Some Spammer Has a Crush on You
A friend of mine and I were bit by SomeoneLikesYou in the last week. The scam is elegant in its simplicity. The site teases you with an email claiming to know someone who likes you, then makes you guess who it might be by submitting their email address(es). Each of those addresses receives a teaser email just like yours. Rinse, repeat. I ignored the message -- obviously a fake; I couldn't possibly be anyone's crush :-) -- but my friend took the bait and fed it some demographic data and email addresses. Once she realized what was going on, she wrote to everyone apologizing for any spam they may have received. She also sent a nastygram to the site's operators.

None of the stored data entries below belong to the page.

==> src/rtl/rsa_modexp_ctrl_if.sv <==
// Load/result and modular-multiplier handshake bundle for rsa_modexp_ctrl.
// Latency: none, wires only.
// Backpressure: none; the multiplier paces the controller through mul_start/mul_done.
interface rsa_modexp_ctrl_if #(
    parameter int DATA_WIDTH = 16
);
    logic                  ctrl_load;
    logic [DATA_WIDTH-1:0] ctrl_din;
    logic                  ctrl_busy;
    logic                  ctrl_done;
    logic                  ctrl_err;
    logic [1:0]            ctrl_err_code;
    logic [DATA_WIDTH-1:0] ctrl_c;
    logic                  mul_start;
    logic [DATA_WIDTH-1:0] mul_a;
    logic [DATA_WIDTH-1:0] mul_b;
    logic [DATA_WIDTH-1:0] mul_n;
    logic                  mul_done;
    logic [DATA_WIDTH-1:0] mul_p;

    // Environment side: host loading operands plus the external multiplier.
    modport master (
        output ctrl_load, ctrl_din, mul_done, mul_p,
        input  ctrl_busy, ctrl_done, ctrl_err, ctrl_err_code, ctrl_c,
               mul_start, mul_a, mul_b, mul_n
    );

    // Controller side.
    modport slave (
        input  ctrl_load, ctrl_din, mul_done, mul_p,
        output ctrl_busy, ctrl_done, ctrl_err, ctrl_err_code, ctrl_c,
               mul_start, mul_a, mul_b, mul_n
    );
endinterface

==> src/rtl/rsa_modexp_ctrl.sv <==
// Serially loads M, E (LSW first), N and computes C = M^E mod N by left-to-right square-and-multiply.
// Latency: CHECK + leading-zero NORM steps + per-bit (NEXT + SQR + L [+ MUL + L]) + DONE.
// Backpressure: stalls in SQR_W/MUL_W until mul_done; ctrl_load is ignored while busy.
module rsa_modexp_ctrl #(
    parameter int DATA_WIDTH = 16,
    parameter int EXP_WIDTH  = 16
) (
    input  logic               ctrl_clk,
    input  logic               ctrl_rst,
    rsa_modexp_ctrl_if.slave   bus
);
    localparam int EXP_WORDS = EXP_WIDTH / DATA_WIDTH;
    localparam int WW        = $clog2(EXP_WORDS + 1);
    localparam int CNT_W     = $clog2(EXP_WIDTH);
    localparam logic [WW-1:0]    LAST_WORD = WW'(EXP_WORDS);
    localparam logic [CNT_W-1:0] CNT_TOP   = CNT_W'(EXP_WIDTH - 1);

    typedef enum logic [3:0] {
        IDLE, LOAD_M, WAIT_M, LOAD_E, WAIT_E, LOAD_N, WAIT_N, CHECK,
        NORM, SQR, SQR_W, MUL, MUL_W, NEXT, DONE, ERROR
    } state_t;

    state_t                state_q;
    logic [DATA_WIDTH-1:0] m_q, n_q, x_q, c_q, mul_a_q, mul_b_q;
    logic [EXP_WIDTH-1:0]  e_q;
    logic [CNT_W-1:0]      cnt_q;
    logic [WW-1:0]         wcnt_q;
    logic                  busy_q, done_q, err_q, mul_start_q;
    logic [1:0]            code_q;

    logic [EXP_WIDTH-1:0]  e_load_d;
    logic [EXP_WIDTH-1:0]  e_shl_d;

    // Exponent words arrive LSW first: each new word enters at the top and older words move down.
    always_comb begin
        e_load_d = (e_q >> DATA_WIDTH) | (EXP_WIDTH'(bus.ctrl_din) << (EXP_WIDTH - DATA_WIDTH));
        e_shl_d  = e_q << 1;
    end

    // Main controller: load sequencing, operand checks and the square-and-multiply loop.
    always_ff @(posedge ctrl_clk) begin
        if (ctrl_rst) begin
            state_q     <= IDLE;
            m_q         <= '0;
            e_q         <= '0;
            n_q         <= '0;
            x_q         <= '0;
            c_q         <= '0;
            mul_a_q     <= '0;
            mul_b_q     <= '0;
            cnt_q       <= '0;
            wcnt_q      <= '0;
            busy_q      <= 1'b0;
            done_q      <= 1'b0;
            err_q       <= 1'b0;
            code_q      <= 2'b00;
            mul_start_q <= 1'b0;
        end else begin
            mul_start_q <= 1'b0;
            case (state_q)
                IDLE: state_q <= LOAD_M;
                LOAD_M: if (bus.ctrl_load) begin
                    m_q     <= bus.ctrl_din;
                    wcnt_q  <= '0;
                    done_q  <= 1'b0;
                    err_q   <= 1'b0;
                    code_q  <= 2'b00;
                    state_q <= WAIT_M;
                end
                WAIT_M: if (!bus.ctrl_load) state_q <= LOAD_E;
                LOAD_E: if (bus.ctrl_load) begin
                    e_q     <= e_load_d;
                    wcnt_q  <= wcnt_q + 1'b1;
                    state_q <= WAIT_E;
                end
                WAIT_E: if (!bus.ctrl_load) state_q <= (wcnt_q == LAST_WORD) ? LOAD_N : LOAD_E;
                LOAD_N: if (bus.ctrl_load) begin
                    n_q     <= bus.ctrl_din;
                    state_q <= WAIT_N;
                end
                WAIT_N: if (!bus.ctrl_load) begin
                    busy_q  <= 1'b1;
                    state_q <= CHECK;
                end
                CHECK: begin
                    if (n_q == '0) begin
                        code_q  <= 2'b01;
                        state_q <= ERROR;
                    end else if (m_q >= n_q) begin
                        code_q  <= 2'b10;
                        state_q <= ERROR;
                    end else if (e_q == '0) begin
                        // x^0 is 1, except that everything is 0 modulo 1.
                        x_q     <= (n_q == DATA_WIDTH'(1)) ? '0 : DATA_WIDTH'(1);
                        state_q <= DONE;
                    end else begin
                        x_q     <= m_q;
                        cnt_q   <= CNT_TOP;
                        state_q <= NORM;
                    end
                end
                // Skip leading zeros; the leading one is consumed here since x already equals M.
                NORM: begin
                    e_q <= e_shl_d;
                    if (!e_q[EXP_WIDTH-1]) cnt_q   <= cnt_q - 1'b1;
                    else                   state_q <= NEXT;
                end
                NEXT: begin
                    if (cnt_q == '0) begin
                        state_q <= DONE;
                    end else begin
                        cnt_q   <= cnt_q - 1'b1;
                        state_q <= SQR;
                    end
                end
                SQR: begin
                    mul_start_q <= 1'b1;
                    mul_a_q     <= x_q;
                    mul_b_q     <= x_q;
                    state_q     <= SQR_W;
                end
                // A done coincident with our own start pulse belongs to nothing we issued.
                SQR_W: if (bus.mul_done && !mul_start_q) begin
                    x_q     <= bus.mul_p;
                    e_q     <= e_shl_d;
                    state_q <= e_q[EXP_WIDTH-1] ? MUL : NEXT;
                end
                MUL: begin
                    mul_start_q <= 1'b1;
                    mul_a_q     <= x_q;
                    mul_b_q     <= m_q;
                    state_q     <= MUL_W;
                end
                MUL_W: if (bus.mul_done && !mul_start_q) begin
                    x_q     <= bus.mul_p;
                    state_q <= NEXT;
                end
                DONE: begin
                    c_q     <= x_q;
                    done_q  <= 1'b1;
                    err_q   <= 1'b0;
                    busy_q  <= 1'b0;
                    state_q <= LOAD_M;
                end
                ERROR: begin
                    c_q     <= '1;
                    done_q  <= 1'b1;
                    err_q   <= 1'b1;
                    busy_q  <= 1'b0;
                    state_q <= LOAD_M;
                end
                default: state_q <= IDLE;
            endcase
        end
    end

    assign bus.ctrl_busy     = busy_q;
    assign bus.ctrl_done     = done_q;
    assign bus.ctrl_err      = err_q;
    assign bus.ctrl_err_code = code_q;
    assign bus.ctrl_c        = c_q;
    assign bus.mul_start     = mul_start_q;
    assign bus.mul_a         = mul_a_q;
    assign bus.mul_b         = mul_b_q;
    assign bus.mul_n         = n_q;
endmodule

It should be pointed out that there is no proof that SomeoneLikesYou is doing anything nefarious with the data they're collecting. However, their credibility is not strengthened by their faked WHOIS records and their meaningless doubletalk on privacy issues (the declaration, "We send precisely zero e-mail advertisements," says nothing about the behavior of their partners/affiliates.)"
I have an e-mail address that I have used to register for exactly one thing: AOL Instant messenger. I've never sent any other e-mail through this account, I've never published the address on the internet, or anywhere else for that matter. Yet apparently someone who has a crush on me has managed to get that e-mail address and report it to Crushlink! I don't even want to log on to the site to get onto their opt-out list because I don't trust them enough not to sell my address once they have verified that there is an actual person behind it.
Argh, I hate spam.
You can't do that for this service. Your *friends* give them your email address. I'd like to find out which of my "friends" gave my personal email address to crushlink.com (a similar service) and beat them. However it looks like the only way I can find out is by entering the email addresses of all my friends so they all get spammed.
Never sign up anywhere with a real email address. /dev/null, and you never hear about them again.
Instead, get an account on Spamgourmet, and you'll have as many disposable email addresses as necessary, that will work only as many times as you want. Then they become a direct link to
Seriously. This service rocks.
-- B.
This sig does in fact not have the property it claims not to have.